Total traffic and revenue ramp-up remained strong in the first five months of 2016, with revenues increasing by 62% over the same period last year to $28 million, averaging $5.6 million per month during through May. Year-over-year traffic growth was strong at 35%, reaching 9.8 million transactions in the first five months. Given performance to date, in Fitch's view the project remains on track to achieve the sponsor's budgeted revenues of $65 million by the end of the year. The sponsor case assumes a relatively optimistic ramp-up through 2018, reaching $116 million. Post ramp-up, toll revenue growth rates average about 6.4% through 2049 when the TIFIA debt matures.
The project remains in ramp-up with several more years of significant growth expected, before stabilizing, with these later years being more indicative of long-term performance. Fitch undertook a revenue growth break-even analysis, assessing the rate at which total revenue could grow from fully ramped-up year and still service all debt obligations, taking into account dedicated debt service reserves. When considering Fitch's rating case ramp-up assumption, reaching $79 million in 2017 and stabilizing thereafter, the project would require a 4.5% revenue growth rate in order to maintain at least 1.0x global debt service coverage. This compares to about 1.2% breakeven growth required in the sponsor case from 2019.
While updated traffic analysis was not completed for this review, Fitch remains comfortable as to the expected long-term traffic demand for the MLs once ramped-up, supported by solid population and economic growth expectations for Dallas-Fort Worth metropolitan area. Furthermore, the breakeven analysis is considered reasonable given the strength of the MSA.

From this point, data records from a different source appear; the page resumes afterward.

===== config.mk =====
export PLATFORM = sky130hd
export DESIGN_NAME = cmpt_seq_ctrl_flat
export DESIGN_NICKNAME = d
export VERILOG_FILES = /design/src/rtl/cmpt_pkg.sv /design/src/rtl/cmpt_seq_ctrl_if.sv /design/src/rtl/cmpt_core.sv /design/src/rtl/cmpt_seq_ctrl.sv /design/src/flat_wrapper.sv
export SDC_FILE = /design/constraint.sdc
export NUM_CORES = 1
export LEC_CHECK = 0
export ABC_AREA = 1
export ABC_CLOCK_PERIOD_IN_PS = 2000
export BUFFER_PORTS_ARGS = -buffer_cell sky130_fd_sc_hd__buf_2
export CAP_MARGIN = 20
export CELL_PAD_IN_SITES_DETAIL_PLACEMENT = 0
export CELL_PAD_IN_SITES_GLOBAL_PLACEMENT = 1
export CORE_ASPECT_RATIO = 0.7
export CORE_UTILIZATION = 36
export DETAILED_ROUTE_END_ITERATION = 8
export PLACE_DENSITY_LB_ADDON = 0.1
export SKIP_LAST_GASP = 1
export SYNTH_ARGS = -nofsm -noshare
export SYNTH_HDL_FRONTEND = slang
export SYNTH_HIERARCHICAL = 1
export SYNTH_SLANG_ARGS = --single-unit

===== constraint.sdc =====
create_clock -name clk -period 2 [get_ports clk]
set_clock_uncertainty 0.15 [all_clocks]
set_input_delay 0 -clock clk [delete_from_list [all_inputs] [get_ports clk]]
set_output_delay 0 -clock clk [all_outputs]
set_load 0.05 [all_outputs]

===== src/rtl/cmpt_pkg.sv =====
// Shared types and default widths for the counter sequencer.
package cmpt_pkg;
   localparam int CW_DEF = 8;
   localparam int PW_DEF = 4;

   typedef enum logic [1:0] {
      IDLE  = 2'b00,
      RUN   = 2'b01,
      PAUSE = 2'b10,
      DONE  = 2'b11
   } state_e;
endpackage


===== src/rtl/cmpt_seq_ctrl_if.sv =====
// Host-side control/status bundle of the counter sequencer.
interface cmpt_seq_ctrl_if #(
   parameter int CW = 8,
   parameter int PW = 4
);
   logic          start;
   logic          stop;
   logic          clr;
   logic          mode;
   logic [CW-1:0] top;
   logic [PW-1:0] presc;
   logic          irq_ack;
   logic [CW-1:0] cmpt;
   logic          busy;
   logic          done;
   logic          irq;
   logic          ovf;

   modport master (
      output start, stop, clr, mode, top, presc, irq_ack,
      input  cmpt, busy, done, irq, ovf
   );

   modport slave (
      input  start, stop, clr, mode, top, presc, irq_ack,
      output cmpt, busy, done, irq, ovf
   );
endinterface


===== src/rtl/cmpt_core.sv =====
// Plain up-counter datapath; clear wins over enable.
module cmpt_core import cmpt_pkg::*; #(
   parameter int CW = CW_DEF
) (
   input  logic          clk,
   input  logic          rst_n,
   input  logic          en,
   input  logic          clr,
   output logic [CW-1:0] q
);
   always_ff @(posedge clk or negedge rst_n) begin
      if (!rst_n)   q <= '0;
      else if (clr) q <= '0;
      else if (en)  q <= q + CW'(1);
   end
endmodule


===== src/rtl/cmpt_seq_ctrl.sv =====
// Start/pause/clear sequencer with prescaler, terminal count, done pulse and irq/ovf flags.
module cmpt_seq_ctrl import cmpt_pkg::*; #(
   parameter int CW = CW_DEF,
   parameter int PW = PW_DEF
) (
   input logic             clk,
   input logic             rst_n,
   cmpt_seq_ctrl_if.slave  bus
);
   localparam logic [1:0] S_IDLE  = 2'(IDLE);
   localparam logic [1:0] S_RUN   = 2'(RUN);
   localparam logic [1:0] S_PAUSE = 2'(PAUSE);
   localparam logic [1:0] S_DONE  = 2'(DONE);

   logic [1:0]    state, state_nxt;
   logic [PW-1:0] pc, presc_s;
   logic [CW-1:0] top_s, cnt;
   logic          mode_s;
   logic          busy_q, done_q, irq_q, ovf_q;
   logic          run, go, reload, tick, term, core_en, core_clr;

   // Priority clr > stop > start > tick is folded into go and tick.
   assign run      = (state == S_RUN);
   assign go       = bus.start && !bus.stop && !bus.clr;
   assign reload   = go && (state == S_IDLE || state == S_DONE);
   assign tick     = run && !bus.stop && !bus.clr && (pc == presc_s);
   assign term     = tick && (cnt == top_s);
   assign core_en  = tick && !term;
   assign core_clr = bus.clr || reload || (term && mode_s);

   cmpt_core #(.CW(CW)) u_core (
      .clk   (clk),
      .rst_n (rst_n),
      .en    (core_en),
      .clr   (core_clr),
      .q     (cnt)
   );

   always_comb begin
      state_nxt = state;
      if (bus.clr) state_nxt = S_IDLE;
      else begin
         case (state)
            S_IDLE, S_DONE: if (go) state_nxt = S_RUN;
            S_RUN: begin
               if (bus.stop)             state_nxt = S_PAUSE;
               else if (term && !mode_s) state_nxt = S_DONE;
            end
            S_PAUSE: if (go) state_nxt = S_RUN;
            default: state_nxt = S_IDLE;
         endcase
      end
   end

   always_ff @(posedge clk or negedge rst_n) begin
      if (!rst_n) begin
         state   <= S_IDLE;
         pc      <= '0;
         top_s   <= '0;
         presc_s <= '0;
         mode_s  <= 1'b0;
         busy_q  <= 1'b0;
         done_q  <= 1'b0;
         irq_q   <= 1'b0;
         ovf_q   <= 1'b0;
      end else begin
         state  <= state_nxt;
         busy_q <= (state_nxt == S_RUN) || (state_nxt == S_PAUSE);
         done_q <= term;

         if (bus.clr || reload)      pc <= '0;
         else if (run && !bus.stop)  pc <= tick ? '0 : pc + PW'(1);

         if (reload) begin
            top_s   <= bus.top;
            presc_s <= bus.presc;
            mode_s  <= bus.mode;
         end

         // A new event beats a same-cycle acknowledge.
         if (term)             irq_q <= 1'b1;
         else if (bus.irq_ack) irq_q <= 1'b0;

         if (bus.clr)            ovf_q <= 1'b0;
         else if (term && irq_q) ovf_q <= 1'b1;
      end
   end

   assign bus.cmpt = cnt;
   assign bus.busy = busy_q;
   assign bus.done = done_q;
   assign bus.irq  = irq_q;
   assign bus.ovf  = ovf_q;
endmodule


===== src/flat_wrapper.sv =====
// flat-port wrapper written by rule: the top's interface ports become plain ports
module cmpt_seq_ctrl_flat import cmpt_pkg::*;
#(
   parameter int CW = CW_DEF,
   parameter int PW = PW_DEF
)
  (clk, rst_n, bus_start, bus_stop, bus_clr, bus_mode, bus_top, bus_presc, bus_irq_ack, bus_cmpt, bus_busy, bus_done, bus_irq, bus_ovf);
  cmpt_seq_ctrl_if #(.CW(CW), .PW(PW)) bus_i ();
  input logic clk;
  input logic rst_n;
  input wire logic [$bits(bus_i.start)-1:0] bus_start;
  input wire logic [$bits(bus_i.stop)-1:0] bus_stop;
  input wire logic [$bits(bus_i.clr)-1:0] bus_clr;
  input wire logic [$bits(bus_i.mode)-1:0] bus_mode;
  input wire logic [$bits(bus_i.top)-1:0] bus_top;
  input wire logic [$bits(bus_i.presc)-1:0] bus_presc;
  input wire logic [$bits(bus_i.irq_ack)-1:0] bus_irq_ack;
  output wire logic [$bits(bus_i.cmpt)-1:0] bus_cmpt;
  output wire logic [$bits(bus_i.busy)-1:0] bus_busy;
  output wire logic [$bits(bus_i.done)-1:0] bus_done;
  output wire logic [$bits(bus_i.irq)-1:0] bus_irq;
  output wire logic [$bits(bus_i.ovf)-1:0] bus_ovf;
  assign bus_i.start = bus_start;
  assign bus_i.stop = bus_stop;
  assign bus_i.clr = bus_clr;
  assign bus_i.mode = bus_mode;
  assign bus_i.top = bus_top;
  assign bus_i.presc = bus_presc;
  assign bus_i.irq_ack = bus_irq_ack;
  assign bus_cmpt = bus_i.cmpt;
  assign bus_busy = bus_i.busy;
  assign bus_done = bus_i.done;
  assign bus_irq = bus_i.irq;
  assign bus_ovf = bus_i.ovf;
  cmpt_seq_ctrl #(.CW(CW), .PW(PW)) u_core (.clk(clk), .rst_n(rst_n), .bus(bus_i));
endmodule

# [Word level (Yosys, flattened, before mapping)]
# Index checks and enable logic that the tools add are counted.
[word_totals] out_inout_bits=12 regBits=31 in_bits=19 word_cells=58
[classes] reduce_logical=25 n_addsub=2 n_mux=14 n_eq_ne=7
[ops] cell="8-bit 2-to-1 mux" n=2
[ops] cell="4-bit 2-to-1 mux" n=3
[ops] cell="1-bit logical AND" n=11
[ops] cell="8-bit by 1-bit adder with 8-bit output, second input constant" n=1
[ops] cell="8-bit == test" n=1
[ops] cell="2-bit 2-to-1 mux" n=4
[ops] cell="2-bit nonzero test" n=4
[ops] cell="2-bit == test, second input constant" n=3
[ops] cell="4-bit by 1-bit adder with 4-bit output, second input constant" n=1
[ops] cell="2-bit by 1-bit == test with 1-bit output, second input constant" n=2
[ops] cell="4-bit == test" n=1
[ops] cell="1-bit zero test" n=4
[ops] cell="1-bit logical OR" n=4
[ops] cell="1-bit 2-to-1 mux" n=4
[ops] cell="2-bit case mux with 2 select lines" n=1
[ops] cell="3-bit OR reduction" n=1
[ops] cell="2-bit zero test" n=1

# [Longest topological paths before layout]
# Gate-level depths: netlist of the first run.
[logic_depth] ltp_word=12 depth_mapped=14 ltp_nobuf=14

# [Modules after synthesis]
# Netlist of the first run, hierarchy kept.
[by_module_without_submodules] mod="cmpt_seq_ctrl" cells_per_inst=167 seq_area_each_um2=575.6 instances=1 area_per_inst_um2=1238.7
[by_module_without_submodules] mod="cmpt_core" cells_per_inst=60 seq_area_each_um2=200.2 instances=1 area_per_inst_um2=473.0

# [Worst setup path before layout of the first run]
# No wires, ideal clock.
[synth_path] path_kind="flip-flop to flip-flop" start="reg u_core.u_core.q[4]" end="reg u_core.u_core.q[6]" arrival_time_ns=2.041 setup_ns=0.072 path_stages_with_launch=15 slack_ns=-0.263 path_buffers=0 synth_period_minus_slack_ns=2.263 required_ns=1.778 path_cell_list="dfrtp_1 -> inv_1 -> nand2_1 -> nand2_1 -> nor2_1 -> nand2_1 -> nor2_2 -> nand2_1 -> o21ai_0 -> inv_2 -> nand2_2 -> nand3_2 -> nor2_1 -> nor2_1 -> nor2_1"
[synth_between] elab_chain_len=5 word_cells_on_any_way=10 classes_between="add/sub: 1; eq/ne: 1; mux: 2; reduce/logical: 6"
[synth_rtl] item="start, declared" line="cmpt_core.sv:9" text="output logic [CW-1:0] q"
[synth_rtl] item="start signal, assigned" line="cmpt_core.sv:14" text="else if (en) q <= q + CW'(1);"
[synth_rtl] item="8-bit == test *" line="cmpt_seq_ctrl.sv:27" text="assign term = tick && (cnt == top_s);"
[synth_rtl] item="1-bit logical AND *" line="cmpt_seq_ctrl.sv:27"
[synth_rtl] item="1-bit logical AND *" line="cmpt_seq_ctrl.sv:29" text="assign core_clr = bus.clr || reload || (term && mode_s);"
[synth_rtl] item="1-bit logical OR *" line="cmpt_seq_ctrl.sv:29"
[synth_rtl] item="via u_core.core_clr" line="cmpt_seq_ctrl.sv:20" text="logic run, go, reload, tick, term, core_en, core_clr;"
[synth_rtl] item="8-bit 2-to-1 mux / 2-bit nonzero test (equally long branches)"
# Mark *: on every way through the listed nets, which the timed path passes. The rest lies on a longest branch. The select of a mux whose other input is x is not followed.
# A chain may end at the register's enable or synchronous reset.

# [Worst setup path after layout of the first run]
[layout_path] start="reg u_core.state[1]" end="reg u_core.u_core.q[5]"
[layout_between] elab_chain_len=8 word_cells_on_any_way=16 classes_between="eq/ne: 2; mux: 1; reduce/logical: 13"
[layout_rtl] item="start, declared" line="cmpt_seq_ctrl.sv:15" text="logic [1:0] state, state_nxt;"
[layout_rtl] item="start signal, assigned" line="cmpt_seq_ctrl.sv:67" text="state <= state_nxt;"
[layout_rtl] item="2-bit by 1-bit == test with 1-bit output" line="cmpt_seq_ctrl.sv:23" text="assign run = (state == S_RUN);"
[layout_rtl] item="1-bit logical AND (3 in series)" line="cmpt_seq_ctrl.sv:26" text="assign tick = run && !bus.stop && !bus.clr && (pc == presc_s);"
[layout_rtl] item="1-bit logical AND" line="cmpt_seq_ctrl.sv:27"
[layout_rtl] item="1-bit logical AND" line="cmpt_seq_ctrl.sv:29"
[layout_rtl] item="1-bit logical OR *" line="cmpt_seq_ctrl.sv:29"
[layout_rtl] item="via u_core.core_clr" line="cmpt_seq_ctrl.sv:20"
[layout_rtl] item="8-bit 2-to-1 mux / 2-bit nonzero test (equally long branches)"
# Mark *: on every way through the listed nets, which the timed path passes. The rest lies on a longest branch.

==> summary.txt, run 1 <==
Outcome
  • Outcome: complete, but fails checks
  • Failing checks: DRC

Routing
  • WL/cell: 11.2 um
  • Met2 WL: 1480 um
  • Post-route DRC: 4
  • DR vias/cell: 4.36
  • ANT nets after route: 0
  • Top Metal Used: met4
  • M1 WL: 2280 um
  • Initial DRC count: 113
  • Final wirelength: 3950 um
  • DR pass1 iterations: 6
  • Met3 routed WL: 148 um
  • Vias: 1536

Synthesis
  • Yosys top cell by area: dfrtp_1
  • Post-synth EDFFs: 0
  • FFs w/ async S/R, synth: 1.00
  • Yosys top cell area share: 0.453
  • Post-synthesis register bit count: 31
  • Syn avg cell area: 7.54 um2
  • Most frequent cell after synthesis: nand2_1
  • Syn Inst Count: 227
  • Net Count, Synth: 250
  • Sequential share of the synthesized area: 0.453
  • Mapped cell area: 0.00171 mm2
  • Ys flop type: dfrtp_1
  • Syn. warnings: 6
  • Commonest cells in the netlist: nand2_1 (53), inv_1 (38), dfrtp_1 (31), nor2_1 (31), a21oi_1 (16)
  • Top cells by area, synth: dfrtp_1 (45%), nand2_1 (12%), inv_1 (8.3%)
  • Unique masters post-synth: 22

Worst setup path
  • Worst EP required: 2.06 ns
  • Crit start category: register
  • Cell count of the worst reg-to-reg path: 14
  • Worst Setup End Kind: register
  • WS Path Type: reg2reg
  • Crit path launch: u_core/state[1]$_DFF_PN0_
  • Crit path arrival time: 1.96 ns
  • Worst Path Max Fanout: 4
  • Reg2reg start: u_core/state[1]$_DFF_PN0_

Placement
  • Post-Place Cells: 323
  • Input/output buffers: 30
  • HPWL after DPL: 2760 um
  • GPL Wtd Cong: 0.781

Run
  • MaxCap Viol Count: 0

Floorplanning
  • Site Rows: 20
  • Total I/O pin count: 31
  • Die Ht: 59.7 um
  • Initial Util: 0.384
  • Die Span X: 84.4 um
  • Core area: 0.00445 mm2
  • Die area: 0.00504 mm2

Finish
  • Fill cells: 453
  • Area grow syn2layout: 41.7%
  • FF+latch area: 786 um2
  • Share of cells above drive strength 1: 0.330
  • # diodes: 0
  • Final nets: 319
  • Finished Layout Cells: 352
  • Area of the multi-input gates: 832 um2

STA
  • Worst-Margin Slew: 0.719 ns
  • FMAX: 527 MHz
  • Final setup violation count: 0
  • Final Hold Violating Endpoints: 0
  • Slew Limit Fails: 0
  • Period utilisation layout: 0.949
  • Final Critical Period: 1.90 ns
  • Slew headroom: 0.521
  • RSZ-0062 raised after global routing: yes

Power
  • Internal power: 1380 uW
  • Sequential Power Share: 0.417
  • Leakage: 0.00120 uW
  • Switching part of the total power: 0.309
  • PD cells: 821 mW/mm2
  • Logic gate share of total power: 0.257
  • Total power draw: 1990 uW
  • Worst VDD drop: 0.396 mV
  • Switching Power: 616 uW
  • Clock share of power: 0.327

Clocking
  • Total CTS buffers: 5
  • Clk Latency, worst-skew pair: 0.28 ns
  • Clk slew on worst S/H paths: 0.07 ns
  • CTS root buf: clkbuf_8
  • Maximum root-to-sink buffer count: 2
  • CTS H-tree lvls: 2
  • CTS tree: built
  • CTS Sinks: 31

Global routing
  • Total GRT Usage: 0.179
  • Largest net degree at the start of global routing: 32
  • First-pass GRT wire length: 6760 um
  • Remaining Overflow, GRT: 0
  • Vias in the first global route: 1479
  • Antenna violations before repair: 0

Worst hold path
  • Hold depth: 7
  • Min-Delay Startpoint: bus_start
  • Hold WC Path Type: in2reg
-- flip-flops by register name (all words and copies together) (netlist names) --
| register | count |
|---|---|
| u_core/presc_s | 4 |
| u_core/mode_s | 1 |
| u_core/u_core/q | 8 |
| u_core/state | 2 |
| u_core/bus.irq | 1 |
| u_core/pc | 4 |
| u_core/bus.ovf | 1 |
| u_core/bus.done | 1 |
| u_core/top_s | 8 |
| u_core/bus.busy | 1 |
-- repair_timing --
item	CTS	global route
endpoints found under the hold margin	49	0
hold buffers	17	0
setup buffers	0	4
endpoints found under the setup margin	1	8
resized for setup	1	19
pin swaps	0	16
gates cloned	0	0
-- power groups by stage --
stage                     combinational, uW  clock [uW]  sequential [uW]
final                                   511         650              830
after global routing                    589         698              843
after CTS                               479         663              825
after detailed placement                450           0              835
after global placement                  450           0              838
after floorplan                         309           0              841
-- layer usage --
metal / vias up / global-route usage
met5: - / 0
met4: 0 / 0.0726
met3: 4 / 0.0470
met2: 22 / 0.241
met1: 674 / 0.269
li1: 836 / -
-- path summary, 6_finish.rpt --
path | slack, ns | endpoint
setup / recovery | 0.10 | u_core/u_core/q[5]$_DFFE_PN0P_
hold / removal | 0.07 | u_core/state[0]$_DFF_PN0_
setup reg to reg | 0.10 | u_core/u_core/q[5]$_DFFE_PN0P_
hold reg to reg | 0.35 | u_core/bus.ovf$_DFFE_PN0P_
max in group asynchronous | 1.03 | u_core/u_core/q[2]$_DFFE_PN0P_
min in group asynchronous | 0.16 | u_core/u_core/q[4]$_DFFE_PN0P_
-- cell usage in the layout (no fill, tap or decap), types with 6 or more instances in the layout --
| cell | synthesis | final |
|---|---|---|
| a21oi_1 | 16 | 16 |
| buf_2 | 0 | 30 |
| buf_4 | 2 | 19 |
| clkbuf_8 | 0 | 6 |
| dfrtp_1 | 31 | 23 |
| dfrtp_2 | 0 | 8 |
| dlygate4sd3_1 | 0 | 17 |
| inv_1 | 38 | 36 |
| inv_2 | 4 | 6 |
| nand2_1 | 53 | 49 |
| nand2_2 | 4 | 7 |
| nand3_1 | 7 | 6 |
| nand3_2 | 5 | 6 |
| nand4_1 | 6 | 6 |
| nor2_1 | 31 | 28 |
| nor2_4 | 1 | 6 |
| o21ai_0 | 7 | 6 |
-- through the flow --
stage               hold WS [ns]  TNS (ns)  utilization  instance area (um2)  worst slack [ns]
floorplan                 -0.446         0            -                 1720            0.0202
global placement         -0.0410         0        0.456                 2030            0.0436
detailed placement       -0.0453         0        0.456                 2030            0.0164
CTS                       0.0597         0        0.521                 2320            0.0575
global route              0.0721    -0.151        0.544                 2420           -0.0493
finish                    0.0712         0        0.544                 2420             0.103
-- layout make-up --
type                            count  area share
Timing Repair Buffer               66       0.191
Inverter                           42      0.0650
Multi-Input combinational cell    150       0.343
Sequential cell                    31       0.324
Clock buffer                        6      0.0341
Tap cell                           55      0.0284
Clock inverter                      2      0.0144
-- cells by family (layout without fill, tap and decap cells) --
logic type	Yosys count	count (layout)	share of synthesized area
adders and majority gates	4	4	0.0292
AOI/OAI and AO/OA	26	26	0.0775
xor gates and xnor gates	2	2	0.0102
and+or+nand+nor	115	115	0.305
DFF	31	31	0.453
buffers and inverters	46	116	0.105
muxes	3	3	0.0197
-- critical path, stage by stage (launching register included) --
cell	delay [ns]
dfrtp_1	0.38
inv_2	0.08
ha_4	0.12
nand2_2	0.05
nor2_2	0.12
nand2_2	0.08
nor2_4	0.12
nand2_2	0.09
o21ai_4	0.20
inv_2	0.09
nand2_4	0.08
nand4_1	0.09
nand2_1	0.07
inv_1	0.04
nor2_1	0.09
(Power assumes the default switching activity.)
==> run 2: changes to the inputs <==
--- a/config.mk
+++ b/config.mk
@@ -6,13 +6,13 @@
 export NUM_CORES = 1
 export LEC_CHECK = 0
 export ABC_AREA = 1
-export ABC_CLOCK_PERIOD_IN_PS = 2000
+export ABC_CLOCK_PERIOD_IN_PS = 1850
 export BUFFER_PORTS_ARGS = -buffer_cell sky130_fd_sc_hd__buf_2
 export CAP_MARGIN = 20
 export CELL_PAD_IN_SITES_DETAIL_PLACEMENT = 0
 export CELL_PAD_IN_SITES_GLOBAL_PLACEMENT = 1
 export CORE_ASPECT_RATIO = 0.7
-export CORE_UTILIZATION = 36
+export CORE_UTILIZATION = 40
 export DETAILED_ROUTE_END_ITERATION = 8
 export PLACE_DENSITY_LB_ADDON = 0.1
 export SKIP_LAST_GASP = 1
==> constraint.sdc (replaced) <==
create_clock -name clk -period 1.85 [get_ports clk]
set_clock_uncertainty 0.15 [all_clocks]
set_input_delay 0 -clock clk [delete_from_list [all_inputs] [get_ports clk]]
set_output_delay 0 -clock clk [all_outputs]
set_load 0.05 [all_outputs]
==> run 2 against run 1 <==
Effect of this change: critical path depth stayed put; wire length is 0.41% lower; fmax is 1.5% lower; cell area is 1.6% higher; core utilization is 6.9 points higher; worst setup slack worse by 0.18 ns; sequential power is 7.2% higher; count of clock-buffer cells in the layout stayed put; die area is 9.7% lower; the run ends with setup timing left; register-to-register slack worse by 0.18 ns.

The MLs were constructed alongside GPLs and directly compete with these lanes for market share. By design, MLs are priced specifically to move traffic efficiently, thereby giving travelers an alternative to the free, congested, GPLs. Free-flowing conditions at 50 miles per hour or higher are maintained by adjusting the toll rate to manage travel demand.
Senior bond and TIFIA loan proceeds have been used, along with approximately $570 million in public funds from TxDOT and equity of approximately $420 million from Cintra Infraestructuras, S. A, Meridiam Infrastructure Finance S. A.R. L and the Dallas Fire and Police Pension System to fund the construction of segment 1 and segment 2W of the project. Segment 1 construction consisted of two MLs in each direction of Interstate Highway (IH) 820, and segment 2W construction consisted of two MLs in each direction on State Highway (SH) 183 (both of which run east-west). NTE is a single purpose entity and was granted a winning a proposal by TXDOT to develop, operate, maintain, and toll the North Tarrant Managed Lanes project for a period of 52 years pursuant to a comprehensive development agreement.
The design-build contractor, Bluebonnet Contractors, initiated construction activity on Oct. 28, 2010, slightly ahead of the contract-specified date of Nov. 10, 2010 and construction was completed on Oct. 4, 2014, more than eight months ahead of scheduled completion date in June 2015. TXDOT's written certificate of final acceptance was received in January 2015.
SECURITY
The bonds are secured by net toll revenues generated from the NTE managed lanes project. The lien securing the TIFIA obligation is subordinated to the lien securing the PABs, except after a bankruptcy related event, after which the TIFIA loan will rank pari passu with the senior PABs.